(Data items)

### src/inc/amp_map.vh
/*
 * Constants for one asynchronous port of the serial port group:
 * command bit positions, input control word layout,
 * control block word offsets, character classes and FIFO shape.
 * Bit positions count from the least significant bit (0) upward.
 * Assumes it is included by bare name from the receiver and port design files.
 */
`ifndef AMP_MAP_VH
`define AMP_MAP_VH

// ==========================================
// Command register (low byte of an output_to_port_op write; clock enable from bit 15)
`define AMP_CMD_RXIE 7
`define AMP_CMD_TXC_HI 6
`define AMP_CMD_TXC_LO 5
`define AMP_CMD_FMT_HI 4
`define AMP_CMD_FMT_LO 2
`define AMP_CMD_RTC 15
`define AMP_CMD_RESET 8'h09
`define AMP_DIV_MRST 2'b11
`define AMP_DIV_16 2'b01
`define AMP_TXC_IE 2'b01
`define AMP_TXC_RTS 2'b10
`define AMP_TXC_BRK 2'b11

// ==========================================
// Input control word
`define AMP_ICW_IOC 15
`define AMP_ICW_MODE_HI 14
`define AMP_ICW_MODE_LO 13
`define AMP_ICW_SPEN 12
`define AMP_IN_AUTO 2'b10
`define AMP_IN_ECHO 2'b11

// ==========================================
// Control block word offsets
`define AMP_W_ICW 16'h0000
`define AMP_W_IBP 16'h0004
`define AMP_W_LIB 16'h0006

// ==========================================
// Special characters and marking
`define AMP_SPC_LOW 8'h20
`define AMP_SPC_HI_LO 8'h7c
`define AMP_SPC_HI_HI 8'h7f
`define AMP_CHR_MARK 8'h80

// ==========================================
// Oversampling and FIFO
`define AMP_OVS_MID 4'h7
`define AMP_OVS_LAST 4'hf
`define AMP_FIFO_W 10
`define AMP_FIFO_D 32
`define AMP_FIFO_AW 5
`define AMP_PIN_RST 3'b001

`endif

### src/design/amp_fifo.v
/*
 * Receive FIFO between the character receiver and the holding register.
 * Assumes a single clock; flush empties it in one cycle.
 */
module amp_fifo #(
	parameter W = 10,
	parameter D = 32,
	parameter AW = 5
)(
	// Clock and reset
	input wire mclk,
	input wire nrst,
	input wire flush,
	// Filling side
	input wire in_valid,
	input wire [W-1:0] in_data,
	output wire in_ready,
	// Draining side
	output wire out_valid,
	output wire [W-1:0] out_data,
	input wire out_ready
);
	localparam [AW:0] FULL = D[AW:0];

	reg [W-1:0] mem [0:D-1]; // Flip-flop storage
	reg [AW-1:0] wp; // Write index
	reg [AW-1:0] rp; // Read index
	reg [AW:0] count; // Words held

	wire push = in_valid & in_ready;
	wire pop = out_valid & out_ready;

	assign in_ready = (count != FULL);
	assign out_valid = (count != {(AW+1){1'b0}});
	assign out_data = mem[rp];

	// ==========================================
	// Storage
	always @(posedge mclk)
	begin
		if (push)
			mem[wp] <= in_data;
	end

	// ==========================================
	// Pointers and occupancy
	always @(posedge mclk or negedge nrst)
	begin
		if (!nrst)
		begin
			wp <= {AW{1'b0}};
			rp <= {AW{1'b0}};
			count <= {(AW+1){1'b0}};
		end
		else if (flush)
		begin
			wp <= {AW{1'b0}};
			rp <= {AW{1'b0}};
			count <= {(AW+1){1'b0}};
		end
		else
		begin
			if (push)
				wp <= wp + 1'b1;
			if (pop)
				rp <= rp + 1'b1;
			if (push & ~pop)
				count <= count + 1'b1;
			else if (pop & ~push)
				count <= count - 1'b1;
		end
	end
endmodule

### src/design/amp_rx.v
/*
 * Character receiver: start detect and mid-bit sampling on a
 * sixteen-times tick. Assumes rxd is already synchronised.
 */
`include "amp_map.vh"
module amp_rx (
	// Clock and reset
	input wire mclk,
	input wire nrst,
	// Control
	input wire run,
	input wire tick,
	input wire rxd,
	input wire len8,
	input wire pen,
	input wire odd,
	// Character out
	output reg done,
	output reg [7:0] data,
	output reg pe,
	output reg fe
);
	localparam [1:0] S_IDLE = 2'd0;
	localparam [1:0] S_START = 2'd1;
	localparam [1:0] S_BITS = 2'd2;
	localparam [1:0] S_STOP = 2'd3;

	reg [1:0] st; // Receiver state
	reg [3:0] ph; // Tick phase within a bit
	reg [3:0] cnt; // Bits taken
	reg [8:0] sh; // Data and parity, shifted in from the top

	wire [3:0] nbits = 4'd7 + {3'b000, len8} + {3'b000, pen};
	wire [8:0] al = sh >> (4'd9 - nbits);
	wire [7:0] dat = len8 ? al[7:0] : {1'b0, al[6:0]};
	wire pbit = len8 ? al[8] : al[7];

	// ==========================================
	// Frame sampler
	always @(posedge mclk or negedge nrst)
	begin
		if (!nrst)
		begin
			st <= S_IDLE;
			ph <= 4'h0;
			cnt <= 4'h0;
			sh <= 9'h000;
			done <= 1'b0;
			data <= 8'h00;
			pe <= 1'b0;
			fe <= 1'b0;
		end
		else
		begin
			done <= 1'b0;
			if (!run)
				st <= S_IDLE;
			else if (tick)
			begin
				ph <= ph + 4'h1;
				case (st)
				S_IDLE:
				begin
					ph <= 4'h0;
					if (!rxd)
						st <= S_START;
				end
				S_START:
					// Recheck the start bit at its middle to reject glitches
					if (ph == `AMP_OVS_MID)
					begin
						ph <= 4'h0;
						cnt <= 4'h0;
						st <= rxd ? S_IDLE : S_BITS;
					end
				S_BITS:
					if (ph == `AMP_OVS_LAST)
					begin
						sh <= {rxd, sh[8:1]};
						cnt <= cnt + 4'h1;
						if (cnt == nbits - 4'h1)
							st <= S_STOP;
					end
				default:
					if (ph == `AMP_OVS_LAST)
					begin
						// Only the first stop bit is checked
						done <= 1'b1;
						data <= dat;
						pe <= pen & (^dat ^ pbit ^ odd);
						fe <= ~rxd;
						st <= S_IDLE;
					end
				endcase
			end
		end
	end
endmodule

### src/design/amp_port.v
/*
 * One asynchronous port of the serial port group: command and status
 * registers for programmed I/O byte mode, receiver, transmitter, and
 * the auto-mode engine that updates the port_control_block over DMA.
 * Assumes one clock, a sixteen-times bit tick from same-clock logic,
 * and a DMA slave that answers each request with one ack pulse.
 */
// Notes on behaviour
// Software master-resets before changing the mode
// Then writes mode bits with divide-by-16 code
// Only divide-by-16 runs; master reset holds idle
// Status read returns upper byte as zero
// Interrupt status bit unused in byte mode; here it shows the enabled receive and transmit interrupt conditions
// Parity flag only while enabled; none suppresses parity
// Overrun shows after prior char read; read clears
// Framing flag while the bad character is held
// Clear-to-send mirrored and inhibits transmit-empty
// Carrier loss sticky until status and data read
// Transmit-empty once holding register moved to shifter
// Receive-full on new character; cleared by read
// Control block: words 0,4,6 input; 2,3 ignored
// Software places control blocks contiguously, 40-octal spaced
// Port format held only in command register
// Input complete on full, errors, single, special, carrier
// Special is below 40 or 174-177 octal
// Input complete also sets pending and requests interrupt
// Service program clears input complete within character
// Later character overwrites stored low byte
// Single mode stores each character and interrupts
// Command selects receive and transmit interrupts, RTS, break
// Command selects one of eight character formats
// Auto input fills buffer up to last byte
// Receiver samples bits at midpoint on sixteen-times tick
// Input control word written back on each update; here only when input completes
`include "amp_map.vh"
module amp_port (
	// Clock and reset
	input wire mclk,
	input wire nrst,
	// Programmed I/O
	input wire pio_cmd_wr,
	input wire pio_dat_wr,
	input wire pio_stat_rd,
	input wire pio_dat_rd,
	input wire [15:0] pio_wdata,
	output reg [15:0] pio_rdata,
	output reg rtc_en,
	// Auto mode and interrupt
	input wire auto_en,
	input wire [15:0] cb_base,
	input wire pend_clr,
	output reg irq,
	// DMA
	output wire dma_req,
	output reg dma_we,
	output reg [15:0] dma_addr,
	output reg [15:0] dma_wdata,
	input wire dma_ack,
	input wire [15:0] dma_rdata,
	// Serial line
	input wire tick_x16,
	input wire rxd,
	input wire cts_n,
	input wire dcd_n,
	output reg txd,
	output reg rts
);
	localparam [2:0] E_IDLE = 3'd0;
	localparam [2:0] E_ICW = 3'd1;
	localparam [2:0] E_IBP = 3'd2;
	localparam [2:0] E_LIB = 3'd3;
	localparam [2:0] E_BUF = 3'd4;
	localparam [2:0] E_WBUF = 3'd5;
	localparam [2:0] E_WIBP = 3'd6;
	localparam [2:0] E_WICW = 3'd7;

	// ==========================================
	// Command decode
	reg [7:0] cmd; // Port format and control, the only copy of it
	wire mrst = (cmd[1:0] == `AMP_DIV_MRST);
	wire run = (cmd[1:0] == `AMP_DIV_16);
	wire [2:0] fmt = cmd[`AMP_CMD_FMT_HI:`AMP_CMD_FMT_LO];
	wire len8 = fmt[2];
	wire pen = ~(fmt[2] & ~fmt[1]);
	wire odd = fmt[0];
	wire stop2 = (~fmt[2] & ~fmt[1]) | (fmt == 3'b100);
	wire [1:0] txc = cmd[`AMP_CMD_TXC_HI:`AMP_CMD_TXC_LO];
	wire rxie = cmd[`AMP_CMD_RXIE];

	// Command register write; parameters never come from memory
	always @(posedge mclk or negedge nrst)
	begin
		if (!nrst)
		begin
			cmd <= `AMP_CMD_RESET;
			rtc_en <= 1'b0;
		end
		else if (pio_cmd_wr)
		begin
			cmd <= pio_wdata[7:0];
			rtc_en <= pio_wdata[`AMP_CMD_RTC];
		end
	end

	// ==========================================
	// Pin synchronisers: a change counts once stages two and three agree
	reg [2:0] p1; // First stage, read only by p2
	reg [2:0] p2;
	reg [2:0] p3;
	reg [2:0] pf; // Accepted levels: rxd, cts_n, dcd_n
	wire rxd_s = pf[0];
	wire cts_s = pf[1];
	wire dcd_s = pf[2];

	always @(posedge mclk or negedge nrst)
	begin
		if (!nrst)
		begin
			p1 <= `AMP_PIN_RST;
			p2 <= `AMP_PIN_RST;
			p3 <= `AMP_PIN_RST;
			pf <= `AMP_PIN_RST;
		end
		else
		begin
			p1 <= {dcd_n, cts_n, rxd};
			p2 <= p1;
			p3 <= p2;
			pf <= (p2 & p3) | (pf & (p2 ^ p3));
		end
	end

	// ==========================================
	// Receiver, FIFO and holding register
	wire rx_done;
	wire [7:0] rx_data;
	wire rx_pe;
	wire rx_fe;
	wire f_in_ready;
	wire f_out_valid;
	wire [9:0] f_out_data;
	reg hold_full; // Character held in the receive-data register
	reg [7:0] hold_data;
	reg hold_pe;
	reg hold_fe;
	reg ovr; // Visible overrun flag
	reg ovr_pend; // Loss seen, not yet shown
	reg dcd_flag; // Sticky carrier loss
	reg dcd_seen; // Status was read while carrier loss showed
	reg [2:0] est;

	// Carrier loss disables the receiver
	amp_rx u_rx (
		.mclk(mclk),
		.nrst(nrst),
		.run(run & ~dcd_s),
		.tick(tick_x16),
		.rxd(rxd_s),
		.len8(len8),
		.pen(pen),
		.odd(odd),
		.done(rx_done),
		.data(rx_data),
		.pe(rx_pe),
		.fe(rx_fe)
	);

	// The receiver is never stalled; a character the full FIFO refuses is lost
	amp_fifo #(.W(`AMP_FIFO_W), .D(`AMP_FIFO_D), .AW(`AMP_FIFO_AW)) u_fifo (
		.mclk(mclk),
		.nrst(nrst),
		.flush(mrst),
		.in_valid(rx_done),
		.in_data({rx_fe, rx_pe, rx_data}),
		.in_ready(f_in_ready),
		.out_valid(f_out_valid),
		.out_data(f_out_data),
		.out_ready(~hold_full)
	);

	wire eng_take = (est == E_IDLE) & auto_en & run & hold_full;
	wire consume = pio_dat_rd | eng_take;
	wire lost = rx_done & ~f_in_ready;

	// Holding register and its error flags
	always @(posedge mclk or negedge nrst)
	begin
		if (!nrst)
		begin
			hold_full <= 1'b0;
			hold_data <= 8'h00;
			hold_pe <= 1'b0;
			hold_fe <= 1'b0;
			ovr <= 1'b0;
			ovr_pend <= 1'b0;
		end
		else if (mrst)
		begin
			hold_full <= 1'b0;
			ovr <= 1'b0;
			ovr_pend <= 1'b0;
		end
		else
		begin
			if (consume)
			begin
				// The first character read after the loss exposes it
				hold_full <= 1'b0;
				ovr <= ovr_pend;
				ovr_pend <= 1'b0;
			end
			// Separate test: a read of an empty register must not drop a char popped now
			if (f_out_valid & ~hold_full)
			begin
				hold_full <= 1'b1;
				hold_data <= f_out_data[7:0];
				hold_pe <= f_out_data[8];
				hold_fe <= f_out_data[9];
			end
			if (lost)
				ovr_pend <= 1'b1;
		end
	end

	// Carrier loss: status read then data read clears; the set wins
	always @(posedge mclk or negedge nrst)
	begin
		if (!nrst)
		begin
			dcd_flag <= 1'b0;
			dcd_seen <= 1'b0;
		end
		else if (mrst)
		begin
			dcd_flag <= 1'b0;
			dcd_seen <= 1'b0;
		end
		else
		begin
			if (pio_stat_rd & dcd_flag)
				dcd_seen <= 1'b1;
			if (pio_dat_rd & dcd_seen)
			begin
				dcd_flag <= 1'b0;
				dcd_seen <= 1'b0;
			end
			if (dcd_s)
				dcd_flag <= 1'b1;
		end
	end

	// ==========================================
	// Transmitter
	reg tx_full; // Transmit-data register occupied
	reg [7:0] tx_hold;
	reg tx_busy;
	reg [11:0] tx_sr; // Remaining frame bits, LSB first
	reg [3:0] tx_left;
	reg [3:0] tx_ph;
	reg tx_line;
	reg e_echo; // Engine asks to echo e_chr
	reg [7:0] e_chr;
	wire [7:0] td = len8 ? tx_hold : {1'b0, tx_hold[6:0]};
	wire tpar = pen ? (^td ^ odd) : 1'b1;
	wire [11:0] frame = len8 ? {2'b11, tpar, td, 1'b0} : {3'b111, tpar, td[6:0], 1'b0};
	wire [3:0] tx_nb = 4'd9 + {3'b000, len8} + {3'b000, pen} + {3'b000, stop2};
	wire tx_move = tx_full & ~tx_busy & ~cts_s & run;

	always @(posedge mclk or negedge nrst)
	begin
		if (!nrst)
		begin
			tx_full <= 1'b0;
			tx_hold <= 8'h00;
			tx_busy <= 1'b0;
			tx_sr <= 12'hfff;
			tx_left <= 4'h0;
			tx_ph <= 4'h0;
			tx_line <= 1'b1;
			txd <= 1'b1;
			rts <= 1'b0;
		end
		else
		begin
			rts <= (txc == `AMP_TXC_RTS);
			txd <= tx_line & ~(txc == `AMP_TXC_BRK);
			if (mrst)
			begin
				tx_full <= 1'b0;
				tx_busy <= 1'b0;
				tx_line <= 1'b1;
			end
			else
			begin
				if (tx_move)
				begin
					// Register empties as the frame starts with its start bit
					tx_full <= 1'b0;
					tx_busy <= 1'b1;
					tx_sr <= frame >> 1;
					tx_left <= tx_nb - 4'h1;
					tx_ph <= 4'h0;
					tx_line <= 1'b0;
				end
				else if (tx_busy & tick_x16)
				begin
					tx_ph <= tx_ph + 4'h1;
					if (tx_ph == `AMP_OVS_LAST)
					begin
						if (tx_left == 4'h0)
						begin
							tx_busy <= 1'b0;
							tx_line <= 1'b1;
						end
						else
						begin
							tx_line <= tx_sr[0];
							tx_sr <= {1'b1, tx_sr[11:1]};
							tx_left <= tx_left - 4'h1;
						end
					end
				end
				if (pio_dat_wr)
				begin
					tx_hold <= pio_wdata[7:0];
					tx_full <= 1'b1;
				end
				else if (e_echo & ~tx_full)
				begin
					tx_hold <= e_chr;
					tx_full <= 1'b1;
				end
			end
		end
	end

	// ==========================================
	// Status register and interrupt
	reg irq_pend; // Interrupt-pending for auto mode
	wire rx_holding_full = hold_full & ~dcd_flag;
	wire tx_holding_empty = ~tx_full & ~cts_s;
	wire irq_b = auto_en ? irq_pend : ((rxie & rx_holding_full) | ((txc == `AMP_TXC_IE) & tx_holding_empty));
	wire [7:0] stat = {irq_b, hold_pe & pen & hold_full, ovr, hold_fe & hold_full, cts_s, dcd_flag, tx_holding_empty, rx_holding_full};

	// Reads: upper byte always zero
	always @(posedge mclk or negedge nrst)
	begin
		if (!nrst)
		begin
			pio_rdata <= 16'h0000;
			irq <= 1'b0;
		end
		else
		begin
			irq <= irq_b;
			if (pio_stat_rd)
				pio_rdata <= {8'h00, stat};
			else if (pio_dat_rd)
				pio_rdata <= {8'h00, hold_data};
		end
	end

	// ==========================================
	// Auto-mode engine
	reg [15:0] input_control_word; // Copy of the input control word
	reg [15:0] input_byte_pointer;
	reg [15:0] input_last_byte;
	reg [7:0] bufw; // Right half of the last buffer word written
	reg e_pe;
	reg e_fe;
	reg e_ovr;
	reg e_dcd;
	reg dcd_q;
	reg dcd_evt; // Carrier loss not yet reported in auto mode
	wire [1:0] mode = dma_rdata[`AMP_ICW_MODE_HI:`AMP_ICW_MODE_LO];
	wire is_spc = (e_chr < `AMP_SPC_LOW) | ((e_chr >= `AMP_SPC_HI_LO) & (e_chr <= `AMP_SPC_HI_HI));
	wire spc = dma_rdata[`AMP_ICW_SPEN] & is_spc;
	wire err = e_pe | e_fe | e_ovr | e_dcd;
	wire auto_in = (mode == `AMP_IN_AUTO) | (mode == `AMP_IN_ECHO);
	wire [15:0] ibp_n = input_byte_pointer + 16'h0001;
	wire [7:0] chr_m = input_control_word[`AMP_ICW_SPEN] ? (e_chr | `AMP_CHR_MARK) : e_chr;
	wire [7:0] status4 = {1'b1, input_control_word[14:12], e_pe, e_ovr, e_fe, e_dcd};

	assign dma_req = (est != E_IDLE);

	always @(posedge mclk or negedge nrst)
	begin
		if (!nrst)
		begin
			est <= E_IDLE;
			dma_we <= 1'b0;
			dma_addr <= 16'h0000;
			dma_wdata <= 16'h0000;
			input_control_word <= 16'h0000;
			input_byte_pointer <= 16'h0000;
			input_last_byte <= 16'h0000;
			bufw <= 8'h00;
			e_chr <= 8'h00;
			{e_pe, e_fe, e_ovr, e_dcd} <= 4'h0;
			e_echo <= 1'b0;
			dcd_q <= 1'b0;
			dcd_evt <= 1'b0;
			irq_pend <= 1'b0;
		end
		else
		begin
			dcd_q <= dcd_s;
			e_echo <= 1'b0;
			if (pend_clr)
				irq_pend <= 1'b0;
			case (est)
			E_IDLE:
				if (eng_take | (auto_en & dcd_evt))
				begin
					e_chr <= hold_data;
					e_pe <= eng_take & hold_pe & pen;
					e_fe <= eng_take & hold_fe;
					e_ovr <= eng_take & ovr_pend;
					e_dcd <= ~eng_take;
					if (~eng_take)
						dcd_evt <= 1'b0;
					dma_we <= 1'b0;
					dma_addr <= cb_base + `AMP_W_ICW;
					est <= E_ICW;
				end
			E_ICW:
				if (dma_ack)
				begin
					input_control_word <= dma_rdata;
					if (auto_in & ~err & ~spc)
					begin
						dma_addr <= cb_base + `AMP_W_IBP;
						est <= E_IBP;
					end
					else
					begin
						// Single mode, error or special: overwrite the low byte
						dma_we <= 1'b1;
						dma_addr <= cb_base + `AMP_W_ICW;
						dma_wdata <= {1'b1, dma_rdata[14:12], e_pe, e_ovr, e_fe, e_dcd, e_chr};
						est <= E_WICW;
					end
				end
			E_IBP:
				if (dma_ack)
				begin
					input_byte_pointer <= dma_rdata;
					dma_addr <= cb_base + `AMP_W_LIB;
					est <= E_LIB;
				end
			E_LIB:
				if (dma_ack)
				begin
					input_last_byte <= dma_rdata;
					input_byte_pointer <= ibp_n;
					dma_addr <= {1'b0, ibp_n[15:1]};
					est <= E_BUF;
				end
			E_BUF:
				if (dma_ack)
				begin
					// Even byte pointer fills the left half of the word
					dma_wdata <= input_byte_pointer[0] ? {dma_rdata[15:8], chr_m} : {chr_m, dma_rdata[7:0]};
					bufw <= input_byte_pointer[0] ? chr_m : dma_rdata[7:0];
					dma_we <= 1'b1;
					e_echo <= (input_control_word[14:13] == `AMP_IN_ECHO);
					est <= E_WBUF;
				end
			E_WBUF:
				if (dma_ack)
				begin
					dma_addr <= cb_base + `AMP_W_IBP;
					dma_wdata <= input_byte_pointer;
					est <= E_WIBP;
				end
			E_WIBP:
				if (dma_ack)
				begin
					if (input_byte_pointer >= input_last_byte)
					begin
						dma_addr <= cb_base + `AMP_W_ICW;
						dma_wdata <= {status4, bufw};
						est <= E_WICW;
					end
					else
					begin
						dma_we <= 1'b0;
						est <= E_IDLE;
					end
				end
			default:
				if (dma_ack)
				begin
					// The write-back completes the update and raises the request
					irq_pend <= 1'b1;
					dma_we <= 1'b0;
					est <= E_IDLE;
				end
			endcase
			if (dcd_s & ~dcd_q & auto_en)
				dcd_evt <= 1'b1;
		end
	end
endmodule

### config.mk
export PLATFORM = sky130hd
export DESIGN_NAME = amp_port
export DESIGN_NICKNAME = d
export VERILOG_FILES = /design/src/design/amp_fifo.v /design/src/design/amp_rx.v /design/src/design/amp_port.v
export VERILOG_INCLUDE_DIRS = /design/src /design/src/inc
export SDC_FILE = /design/constraint.sdc
export NUM_CORES = 1
export LEC_CHECK = 0
export BUFFER_PORTS_ARGS = -buffer_cell sky130_fd_sc_hd__buf_2
export CELL_PAD_IN_SITES_DETAIL_PLACEMENT = 1
export CELL_PAD_IN_SITES_GLOBAL_PLACEMENT = 2
export CORE_UTILIZATION = 35
export DETAILED_ROUTE_END_ITERATION = 10
export GPL_ROUTABILITY_DRIVEN = 1
export MAX_ROUTING_LAYER = met4
export PLACE_DENSITY = 0.74
export SLEW_MARGIN = 20
export SYNTH_ARGS = -nofsm -noshare
export SYNTH_HDL_FRONTEND = slang
export SYNTH_SLANG_ARGS = --single-unit
export TNS_END_PERCENT = 20
### constraint.sdc
create_clock -name mclk -period 9.1 [get_ports mclk]
set_input_delay 0.91 -clock mclk [delete_from_list [all_inputs] [get_ports mclk]]
set_output_delay 0.91 -clock mclk [all_outputs]
set_load 0.005 [all_outputs]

EXERCISE OBJECTIVE: For every line of the data above that contains "after", copy that line.

RESULT OF THIS EXERCISE:
// Overrun shows after prior char read; read clears
				// The first character read after the loss exposes it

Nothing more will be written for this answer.